Una semplice frase per convincerla. Un po’ poco...
«Non un frase, ma un atteggiamento che ha finito col provocare anche un duro scontro con Perruzza del quale, oggi, debbo chiedergli scusa. Lui ha sempre detto di non essere stato. Non ha mai voluto accusare il figlio. In una pausa del processo di secondo grado persi le staffe ed alzai la voce contro di lui: “Lo vede, è stato suo figlio, signor Perruzza parli”. Mi rispose imperturbabile: “Non accuserò mai il sangue del mio sangue. Io non sono stato, ma nemmeno ho visto Mauro uccidere Cristina”».
Di fronte a questo coerente atteggiamento di Michele, come si spiega lei questo accanimento contro di lui? Come si spiega lei i fuochi d’artificio a Case Castella dopo la condanna all’ergastolo?

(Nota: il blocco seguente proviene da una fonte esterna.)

## config.mk

```make
export PLATFORM = sky130hd
export DESIGN_NAME = modbus_read_register_master
export DESIGN_NICKNAME = d
export VERILOG_FILES = /design/src/mrrm_pkg.sv /design/src/mrrm_front.sv /design/src/mrrm_back.sv /design/src/modbus_read_register_master.sv
export SDC_FILE = /design/constraint.sdc
export NUM_CORES = 1
export LEC_CHECK = 0
export BUFFER_PORTS_ARGS = -buffer_cell sky130_fd_sc_hd__buf_2
export CAP_MARGIN = 20
export CORE_ASPECT_RATIO = 0.6
export CORE_MARGIN = 8
export CORE_UTILIZATION = 25
export CTS_CLUSTER_DIAMETER = 200
export DETAILED_ROUTE_END_ITERATION = 6
export SLEW_MARGIN = 20
export SYNTH_ARGS = -nofsm -noshare
export SYNTH_HDL_FRONTEND = slang
export SYNTH_SLANG_ARGS = --single-unit
```

## constraint.sdc

```tcl
create_clock -name clk_i -period 4.7 [get_ports clk_i]
set_input_delay 0.705 -clock clk_i [delete_from_list [all_inputs] [get_ports clk_i]]
set_output_delay 0.705 -clock clk_i [all_outputs]
set_load 0.01 [all_outputs]
```

## src/mrrm_pkg.sv

```systemverilog
// Shared types, constants and frame helper for the Modbus read-register master.
package mrrm_pkg;

  // Input kinds carried in tuser
  localparam logic KIND_START = 1'b0;
  localparam logic KIND_RX    = 1'b1;

  // Result kinds carried in tuser
  typedef enum logic {
    RK_TX      = 1'b0,
    RK_READING = 1'b1
  } mrrm_rkind_e;

  // Classified operation held in the queue
  typedef enum logic {
    OP_START = 1'b0,
    OP_RX    = 1'b1
  } mrrm_op_e;

  // Back-end sequencer states
  typedef enum logic [1:0] {
    ST_IDLE,
    ST_CRC,
    ST_SEND
  } mrrm_state_e;

  // Register indexes on the config port
  localparam logic CFG_SLAVE_ADDR = 1'b0;
  localparam logic CFG_REG_ADDR   = 1'b1;

  // Protocol constants
  localparam logic [15:0] CRC_INIT      = 16'hFFFF;
  localparam logic [15:0] CRC_POLY      = 16'hA001;
  localparam logic [7:0]  FUNC_READ_HR  = 8'h03;
  localparam logic [15:0] READ_COUNT    = 16'h0001;
  localparam logic [7:0]  REPLY_NBYTES  = 8'h02;
  localparam logic [2:0]  CRC_LAST_BYTE = 3'd5;
  localparam logic [2:0]  FRAME_LAST    = 3'd7;

  localparam int unsigned QUEUE_DEPTH = 2;

  typedef struct packed {
    mrrm_op_e   op;
    logic [7:0] data;
  } mrrm_entry_t;

  // Head of the queue as seen by the back end
  typedef struct packed {
    logic        valid;
    mrrm_entry_t entry;
  } mrrm_head_t;

  // Request frame byte at a given position
  function automatic logic [7:0] frame_byte(input logic [2:0]  idx,
                                            input logic [7:0]  slave,
                                            input logic [15:0] reg_addr,
                                            input logic [15:0] crc);
    logic [7:0] b;
    case (idx)
      3'd0:    b = slave;
      3'd1:    b = FUNC_READ_HR;
      3'd2:    b = reg_addr[15:8];
      3'd3:    b = reg_addr[7:0];
      3'd4:    b = READ_COUNT[15:8];
      3'd5:    b = READ_COUNT[7:0];
      3'd6:    b = crc[7:0];
      default: b = crc[15:8];
    endcase
    return b;
  endfunction

endpackage

```

## src/mrrm_front.sv

```systemverilog
// Front end: accepts input beats, classifies them and queues them for the back end.
module mrrm_front import mrrm_pkg::*; (
  input  logic       clk_i,
  input  logic       rst_ni,
  input  logic       s_tvalid_i,
  output logic       s_tready_o,
  input  logic       s_tuser_i,   // kind
  input  logic [7:0] s_tdata_i,   // rx_byte
  input  logic       pop_i,
  output mrrm_head_t head_o
);

  localparam int unsigned PtrW = $clog2(QUEUE_DEPTH);
  localparam int unsigned CntW = $clog2(QUEUE_DEPTH + 1);

  mrrm_entry_t          mem_q [QUEUE_DEPTH];
  logic [PtrW-1:0]      wr_ptr_q, wr_ptr_d;
  logic [PtrW-1:0]      rd_ptr_q, rd_ptr_d;
  logic [CntW-1:0]      fill_q, fill_d;
  logic                 push;
  mrrm_entry_t          new_entry;

  // Classify the incoming beat
  always_comb begin
    new_entry.op   = (s_tuser_i == KIND_RX) ? OP_RX : OP_START;
    new_entry.data = s_tdata_i;
  end

  assign s_tready_o   = (fill_q != CntW'(QUEUE_DEPTH));
  assign push         = s_tvalid_i && s_tready_o;
  assign head_o.valid = (fill_q != '0);
  assign head_o.entry = mem_q[rd_ptr_q];

  // Queue pointers and fill level
  always_comb begin
    wr_ptr_d = push  ? wr_ptr_q + PtrW'(1) : wr_ptr_q;
    rd_ptr_d = pop_i ? rd_ptr_q + PtrW'(1) : rd_ptr_q;
    fill_d   = fill_q;
    if (push && !pop_i) begin
      fill_d = fill_q + CntW'(1);
    end else if (!push && pop_i) begin
      fill_d = fill_q - CntW'(1);
    end
  end

  always_ff @(posedge clk_i or negedge rst_ni) begin
    if (!rst_ni) begin
      wr_ptr_q <= '0;
      rd_ptr_q <= '0;
      fill_q   <= '0;
    end else begin
      wr_ptr_q <= wr_ptr_d;
      rd_ptr_q <= rd_ptr_d;
      fill_q   <= fill_d;
    end
  end

  // Queue storage
  always_ff @(posedge clk_i) begin
    if (push) begin
      mem_q[wr_ptr_q] <= new_entry;
    end
  end

`ifndef SYNTHESIS
  // Back end never pops an empty queue
  assert property (@(posedge clk_i) disable iff (!rst_ni) pop_i |-> head_o.valid)
    else $error("pop from empty queue");
`endif

endmodule

```

## src/mrrm_back.sv

```systemverilog
// Back end: builds request frames with a bit-serial CRC and parses reply bytes.
module mrrm_back import mrrm_pkg::*; #(
  parameter int unsigned REPLY_LENGTH = 8
) (
  input  logic        clk_i,
  input  logic        rst_ni,
  input  logic        cfg_we_i,
  input  logic        cfg_index_i,
  input  logic [15:0] cfg_data_i,
  input  mrrm_head_t  head_i,
  output logic        pop_o,
  output logic        m_tvalid_o,
  input  logic        m_tready_i,
  output logic        m_tuser_o,
  output logic        m_tlast_o,
  output logic [31:0] m_tdata_o
);

  localparam int unsigned CntW = $clog2(REPLY_LENGTH);
  localparam logic [CntW-1:0] LastCnt = CntW'(REPLY_LENGTH - 1);

  mrrm_state_e     state_q, state_d;
  logic [2:0]      idx_q, idx_d;
  logic [2:0]      bit_q, bit_d;
  logic [15:0]     crc_q, crc_d;
  logic            awaiting_q, awaiting_d;
  logic [CntW-1:0] cnt_q, cnt_d;
  logic            hdr_ok_q, hdr_ok_d;
  logic [7:0]      val_hi_q, val_hi_d;
  logic [15:0]     new_val_q, new_val_d;
  logic [15:0]     last_good_q, last_good_d;
  logic [7:0]      slave_q;
  logic [15:0]     reg_addr_q;

  logic            o_valid_q, o_valid_d;
  mrrm_rkind_e     o_kind_q, o_kind_d;
  logic [7:0]      o_tx_q, o_tx_d;
  logic            o_last_q, o_last_d;
  logic [15:0]     o_rd_q, o_rd_d;
  logic            o_rv_q, o_rv_d;

  logic            slot_free;
  logic            rx_pop;
  logic [15:0]     crc_in;
  logic [7:0]      cur_byte;

  assign slot_free = !o_valid_q || m_tready_i;
  assign cur_byte  = frame_byte(idx_q, slave_q, reg_addr_q, crc_q);
  assign rx_pop    = pop_o && (head_i.entry.op == OP_RX);

  // Take an item only when idle and the output slot can take a reading
  assign pop_o = (state_q == ST_IDLE) && head_i.valid && slot_free;

  // Next state
  always_comb begin
    state_d = state_q;
    case (state_q)
      ST_IDLE: begin
        if (pop_o && head_i.entry.op == OP_START) state_d = ST_CRC;
      end
      ST_CRC: begin
        if (idx_q == CRC_LAST_BYTE && bit_q == 3'd7) state_d = ST_SEND;
      end
      ST_SEND: begin
        if (slot_free && idx_q == FRAME_LAST) state_d = ST_IDLE;
      end
      default: state_d = ST_IDLE;
    endcase
  end

  // Datapath and output register
  always_comb begin
    idx_d       = idx_q;
    bit_d       = bit_q;
    crc_d       = crc_q;
    awaiting_d  = awaiting_q;
    cnt_d       = cnt_q;
    hdr_ok_d    = hdr_ok_q;
    val_hi_d    = val_hi_q;
    new_val_d   = new_val_q;
    last_good_d = last_good_q;
    o_valid_d   = slot_free ? 1'b0 : o_valid_q;
    o_kind_d    = o_kind_q;
    o_tx_d      = o_tx_q;
    o_last_d    = o_last_q;
    o_rd_d      = o_rd_q;
    o_rv_d      = o_rv_q;
    crc_in      = (bit_q == 3'd0) ? (crc_q ^ {8'h00, cur_byte}) : crc_q;

    case (state_q)
      ST_IDLE: begin
        if (pop_o && head_i.entry.op == OP_START) begin
          // start: restart reply collection and CRC
          idx_d      = '0;
          bit_d      = '0;
          crc_d      = CRC_INIT;
          awaiting_d = 1'b1;
          cnt_d      = '0;
          hdr_ok_d   = 1'b1;
        end else if (rx_pop && awaiting_q) begin
          // reply byte: header check and value capture
          case (cnt_q)
            CntW'(0): if (head_i.entry.data != slave_q)      hdr_ok_d = 1'b0;
            CntW'(1): if (head_i.entry.data != FUNC_READ_HR) hdr_ok_d = 1'b0;
            CntW'(2): if (head_i.entry.data != REPLY_NBYTES) hdr_ok_d = 1'b0;
            CntW'(3): val_hi_d = head_i.entry.data;
            CntW'(4): new_val_d = {val_hi_q, head_i.entry.data};
            default: ;
          endcase
          if (cnt_q == LastCnt) begin
            awaiting_d = 1'b0;
            cnt_d      = '0;
            hdr_ok_d   = 1'b1;
            o_valid_d  = 1'b1;
            o_kind_d   = RK_READING;
            o_tx_d     = '0;
            o_last_d   = 1'b0;
            if (hdr_ok_q) begin
              last_good_d = new_val_d;
              o_rd_d      = new_val_d;
              o_rv_d      = 1'b1;
            end else begin
              o_rd_d = last_good_q;
              o_rv_d = 1'b0;
            end
          end else begin
            cnt_d = cnt_q + CntW'(1);
          end
        end
      end
      ST_CRC: begin
        // one shift of the reflected CRC per cycle
        crc_d = crc_in[0] ? ((crc_in >> 1) ^ CRC_POLY) : (crc_in >> 1);
        bit_d = bit_q + 3'd1;
        if (bit_q == 3'd7) begin
          idx_d = (idx_q == CRC_LAST_BYTE) ? 3'd0 : idx_q + 3'd1;
        end
      end
      ST_SEND: begin
        if (slot_free) begin
          o_valid_d = 1'b1;
          o_kind_d  = RK_TX;
          o_tx_d    = cur_byte;
          o_last_d  = (idx_q == FRAME_LAST);
          o_rd_d    = '0;
          o_rv_d    = 1'b0;
          idx_d     = idx_q + 3'd1;
        end
      end
      default: ;
    endcase
  end

  // Control and state registers
  always_ff @(posedge clk_i or negedge rst_ni) begin
    if (!rst_ni) begin
      state_q     <= ST_IDLE;
      idx_q       <= '0;
      bit_q       <= '0;
      crc_q       <= CRC_INIT;
      awaiting_q  <= 1'b0;
      cnt_q       <= '0;
      hdr_ok_q    <= 1'b1;
      val_hi_q    <= '0;
      new_val_q   <= '0;
      last_good_q <= '0;
      o_valid_q   <= 1'b0;
    end else begin
      state_q     <= state_d;
      idx_q       <= idx_d;
      bit_q       <= bit_d;
      crc_q       <= crc_d;
      awaiting_q  <= awaiting_d;
      cnt_q       <= cnt_d;
      hdr_ok_q    <= hdr_ok_d;
      val_hi_q    <= val_hi_d;
      new_val_q   <= new_val_d;
      last_good_q <= last_good_d;
      o_valid_q   <= o_valid_d;
    end
  end

  // Config registers
  always_ff @(posedge clk_i or negedge rst_ni) begin
    if (!rst_ni) begin
      slave_q    <= 8'd1;
      reg_addr_q <= 16'd261;
    end else if (cfg_we_i) begin
      if (cfg_index_i == CFG_SLAVE_ADDR) slave_q    <= cfg_data_i[7:0];
      if (cfg_index_i == CFG_REG_ADDR)   reg_addr_q <= cfg_data_i;
    end
  end

  // Output payload
  always_ff @(posedge clk_i) begin
    o_kind_q <= o_kind_d;
    o_tx_q   <= o_tx_d;
    o_last_q <= o_last_d;
    o_rd_q   <= o_rd_d;
    o_rv_q   <= o_rv_d;
  end

  assign m_tvalid_o = o_valid_q;
  assign m_tuser_o  = o_kind_q;
  assign m_tlast_o  = o_last_q;
  assign m_tdata_o  = {7'd0, o_rv_q, o_rd_q, o_tx_q};

`ifndef SYNTHESIS
  // Frame transmission only follows a start, which arms reply collection
  assert property (@(posedge clk_i) disable iff (!rst_ni)
    (state_q == ST_SEND) |-> awaiting_q)
    else $error("sending frame without pending reply");
  // Reply counter rests at zero outside a transaction
  assert property (@(posedge clk_i) disable iff (!rst_ni)
    !awaiting_q |-> (cnt_q == '0))
    else $error("reply count nonzero while not awaiting");
  // Last flag only on transmit beats
  assert property (@(posedge clk_i) disable iff (!rst_ni)
    (o_valid_q && o_last_q) |-> (o_kind_q == RK_TX))
    else $error("last flag on a reading beat");
  // A finished CRC pass always enters the send phase
  assert property (@(posedge clk_i) disable iff (!rst_ni)
    (state_q == ST_CRC && idx_q == CRC_LAST_BYTE && bit_q == 3'd7) |=> (state_q == ST_SEND))
    else $error("CRC pass did not hand over to send");
`endif

endmodule

```

## src/modbus_read_register_master.sv

```systemverilog
// Top level of the Modbus RTU master that reads one holding register.
//
//  channel  | dir | handshake           | payload
//  s_axis   | in  | tvalid/tready       | tuser=kind, tdata[7:0]=rx_byte
//  m_axis   | out | tvalid/tready/tlast | tuser=result_kind, tdata=tx_byte/reading/valid
//  cfg      | in  | we, no wait         | index 0 slave_address, 1 register_address
//
// A start beat is popped, then the bit-serial CRC runs over six bytes (one shift per cycle)
// and the eight frame bytes are sent one by one as the output register frees.
// A received byte is handled when popped; a reading leaves on the last reply byte.
// A two-beat queue separates input acceptance from the back end; the output register
// takes a new beat in the same cycle the previous one is taken.
// Reset is asynchronous, active low; no clearing pass is needed.
module modbus_read_register_master import mrrm_pkg::*; #(
  parameter int unsigned REPLY_LENGTH = 8
) (
  input  logic        clk_i,
  input  logic        rst_ni,
  // config write port
  input  logic        cfg_we_i,
  input  logic        cfg_index_i,
  input  logic [15:0] cfg_data_i,
  // input stream
  input  logic        s_axis_tvalid_i,
  output logic        s_axis_tready_o,
  input  logic        s_axis_tuser_i,   // kind
  input  logic [7:0]  s_axis_tdata_i,   // [7:0] rx_byte
  // output stream
  output logic        m_axis_tvalid_o,
  input  logic        m_axis_tready_i,
  output logic        m_axis_tuser_o,   // result_kind
  output logic        m_axis_tlast_o,   // last_byte
  output logic [31:0] m_axis_tdata_o    // [7:0] tx_byte, [23:8] reading, [24] reading_valid
);

  mrrm_head_t head;
  logic       pop;

  mrrm_front u_front (
    .clk_i      (clk_i),
    .rst_ni     (rst_ni),
    .s_tvalid_i (s_axis_tvalid_i),
    .s_tready_o (s_axis_tready_o),
    .s_tuser_i  (s_axis_tuser_i),
    .s_tdata_i  (s_axis_tdata_i),
    .pop_i      (pop),
    .head_o     (head)
  );

  mrrm_back #(
    .REPLY_LENGTH (REPLY_LENGTH)
  ) u_back (
    .clk_i       (clk_i),
    .rst_ni      (rst_ni),
    .cfg_we_i    (cfg_we_i),
    .cfg_index_i (cfg_index_i),
    .cfg_data_i  (cfg_data_i),
    .head_i      (head),
    .pop_o       (pop),
    .m_tvalid_o  (m_axis_tvalid_o),
    .m_tready_i  (m_axis_tready_i),
    .m_tuser_o   (m_axis_tuser_o),
    .m_tlast_o   (m_axis_tlast_o),
    .m_tdata_o   (m_axis_tdata_o)
  );

endmodule

```

==> qor.csv <==
stage,metric,value,unit
route,post-route-drc-count,0,
synth,yosysWarnings,0,
timing,setup_viol,0,
synth,yosysSeqAreaShare,0.575,
placed_design,dpl.hpwl,11900,um
grt,grt.total_usage,0.104,
clocking,insertion_delay,0.42,ns
clocking,numCtsBuffers,17,
setup_path,required,4.82,ns
timing,setup_tns,0,ns
synth,synthTopCellsByArea,"dfrtp_1 (29%), edfxtp_1 (20%), mux2_2 (9.0%), dfstp_2 (8.3%), mux2i_1 (4.4%)",
timing,min_period_over_period,0.716,
grt,antenna_found_initial,1,
final_layout,diodes,0,
die,dieArea,32300,um2
route,drtAntennaViolNets,0,
synth,synth_edf_count,45,
synth,syn_area,6660,um2
power_and_ir_drop,powerDensity,586,nW/um2
setup_path,worstPathMaxFanout,24,
final_layout,num-fill-cells,2700,
timing,relSlewSlack,0.328,
final_layout,final_nets,669,
die,fp.coreArea,26300,um2
synth,yosys.area_share.simple,0.0915,
setup_path,reg2reg_from,u_back.state_q[0],
outcome,status,completed,
final_layout,syn_to_final_growth,18.0,%
grt,grt_pass1_wl,26000,um
clocking,cts_tree,yes,
timing,rsz0062_at_grt,no,
clocking,cts-root-buf,clkbuf_16,
die,initial_utilization,0.253,
synth,synth-async-reset-ratio,0.685,
synth,yosys-mux-area-fraction,0.138,
die,rows,46,
die,pin_count,67,
timing,max_freq,0.297,GHz
grt,first_global_vias,4347,
final_layout,regArea,3830,um2
synth,synth_flop_cell,dfrtp_1,
setup_path,setup.worst_path.start_class,register,
timing,maxSlewViolCount,0,
timing,worst_slew_pin_slew,1.01,ns
grt,grt_start_max_net_pins,75,
clocking,cts.sinks,143,
power_and_ir_drop,power.leakage,0.00337,uW
final_layout,multi_input_area,2590,um2
placed_design,post_dp_cell_area,7290,um2
route,via_count,4263,
clocking,holdBufCountCts,0,
synth,synth_compound_area_frac,0.0864,
clocking,post_cts_buffers,0,
setup_path,critPathKind,reg2reg,
synth,synthCells,563,
synth,yosysTopAreaCellShare,0.289,
synth,yosys-top-cells-count,"dfrtp_1 (77), nor2_1 (65), mux2_2 (53)",
route,vias_per_cell,4.30,
placed_design,place_ws,1.29,ns
synth,synth.most_common_cell,dfrtp_1,
setup_path,r2r_cells,6,
timing,min_period,3.37,ns
synth,synthAdderAreaFrac,0.0376,
route,wire_per_inst,16.4,um
synth,synth-seq-cells,143,
timing,hold_violations,0,
route,wirelength,16200,um
hold_path,holdCritPathClass,in2async,
route,drt_iter0_drc,415,
clocking,cts_resized,0,
setup_path,worstReg2RegEnd,u_back.o_rd_q[10],
setup_path,r2r_setup_slack,1.33,ns
timing,fin_skew,0.00945,ns
route,drt_pass1_iterations,5,
die,die_h,142,um
clocking,clkTransAtPathRegs,0.07,ns
placed_design,io_buffer_count,59,
synth,syn_area_per_cell,11.8,um2
timing,worst_slack,1.33,ns
clocking,clockBufferDepth,2,
grt,grt.overflow.total,0,
clocking,cts_max_level,4,
synth,yosys.area.top_type,dfrtp_1,
power_and_ir_drop,ir_worst_vdd,0.312,mV
die,die_w,227,um
final_layout,design_area,7860,um2
final_layout,drive_gt1_frac,0.277,
synth,synth.distinct_cells,50,
setup_path,critPathCaptureType,register,
synth,synth_top_family_by_area,multiplexers,
synth,synthXorXnorAreaFrac,0.0302,
placed_design,globalplace.congestion,0.780,
setup_path,arrival,3.49,ns
run,drv_cap,0,
==> critical path, stage by stage, from the launching register on <==
cell,delay (ns)
dfrtp_1,0.42
inv_1,0.09
ha_1,0.76
inv_1,0.41
o21ai_0,0.24
and3_1,0.79
buf_4,0.33
==> cell type report <==
| cell class | count | share of cell area |
|---|---|---|
| Clock buffer | 17 | 0.0541 |
| Clock inverter | 15 | 0.0189 |
| Inverter | 24 | 0.0115 |
| Multi-Input combinational cell | 369 | 0.329 |
| Sequential cell | 143 | 0.487 |
| Tap cell | 360 | 0.0573 |
| Timing Repair Buffer | 63 | 0.0422 |
==> cell families after synthesis <==
| family | Yosys count |
|---|---|
| xor+xnor | 23 |
| compound gates | 96 |
| flops | 143 |
| buf+inv | 57 |
| mux | 84 |
| fa+ha+maj | 20 |
| simple gates | 139 |
| other cells | 1 |
==> sequential cells by signal (all words and copies together), names as in the netlist, 8 cells and up <==
register / cells
u_back.new_val_q: 16
u_back.slave_q: 8
u_back.reg_addr_q: 16
u_back.val_hi_q: 8
u_back.last_good_q: 16
u_back.crc_q: 16
u_front.mem_q: 18
u_back.o_rd_q: 16
u_back.o_tx_q: 8
==> report_power, final <==
part | internal (uW) | switching [uW] | total [uW]
combinational | 576 | 890 | 1470
sequential | 1610 | 212 | 1820
clock | 745 | 575 | 1320
total | 2930 | 1680 | 4610
==> routing by layer <==
layer  track usage  wire length, um  up-vias
li1              -                -     2066
met1         0.160             8720     2072
met2         0.138             6440      107
met3        0.0305              887       16
met4        0.0271              151        2
met5             0               10        -
==> stage by stage <==
stage          instances  total power, uW  hold WS, ns  utilization
2_1_floorplan        569             2860        0.409            -
3_3_place_gp         959             3280        0.463        0.277
3_5_place_dp         959             3300        0.472        0.277
4_1_cts              991             4640        0.464        0.299
5_1_grt              991             4890        0.371        0.299
6_report             991             4610        0.319        0.299
==> cell usage in the layout, fill, tap and decap left out, drive strengths merged, types with 11 or more instances in the layout <==
master,count
o21ai,38
clkbuf,17
edfxtp,45
dfstp,21
xnor2,14
dfrtp,77
mux2i,30
a21oi,28
a211oi,11
nor2,66
ha,20
buf,63
inv,32
nand2,45
mux2,54
==> how the worst max path moves through the flow <==
stage / from / to / cells past startpoint
2_1_floorplan: u_back.state_q[0] / u_back.m_tlast_o / 8
3_3_place_gp: u_back.state_q[0] / u_back.o_rd_q[9] / 6
3_5_place_dp: u_back.state_q[0] / u_back.o_rd_q[10] / 6
4_1_cts: u_back.state_q[0] / u_back.o_rd_q[10] / 6
5_1_grt: u_back.state_q[0] / u_back.o_rv_q / 6
6_report: u_back.state_q[0] / u_back.o_rd_q[10] / 6
(Power assumes the default switching activity.)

«Quei fuochi d’artificio, come in un rito dal sapore ancestrale, rappresentano la liberazione di un borgo che s’è sentito macchiato, violentato nell’onore. Un concetto non evoluto, non modernizzato, di onore dentro una comunità del profondo sud per la promiscuità del sangue, le faide tra le famiglie, il vivere chiuso, riservati. Ecco: un mondo medioevale. Bisognava “obbiettivizzare” questa vicenda. Bisognava guardarla, per capirla, con un altro paio di occhiali. Fin dall’inizio».
È troppo tardi per “obbiettivizzare” la vicenda?
«Forse no. Ma solo se la Giustizia ed i suoi palazzi vorranno ammettere di aver inforcato gli occhiali sbagliati».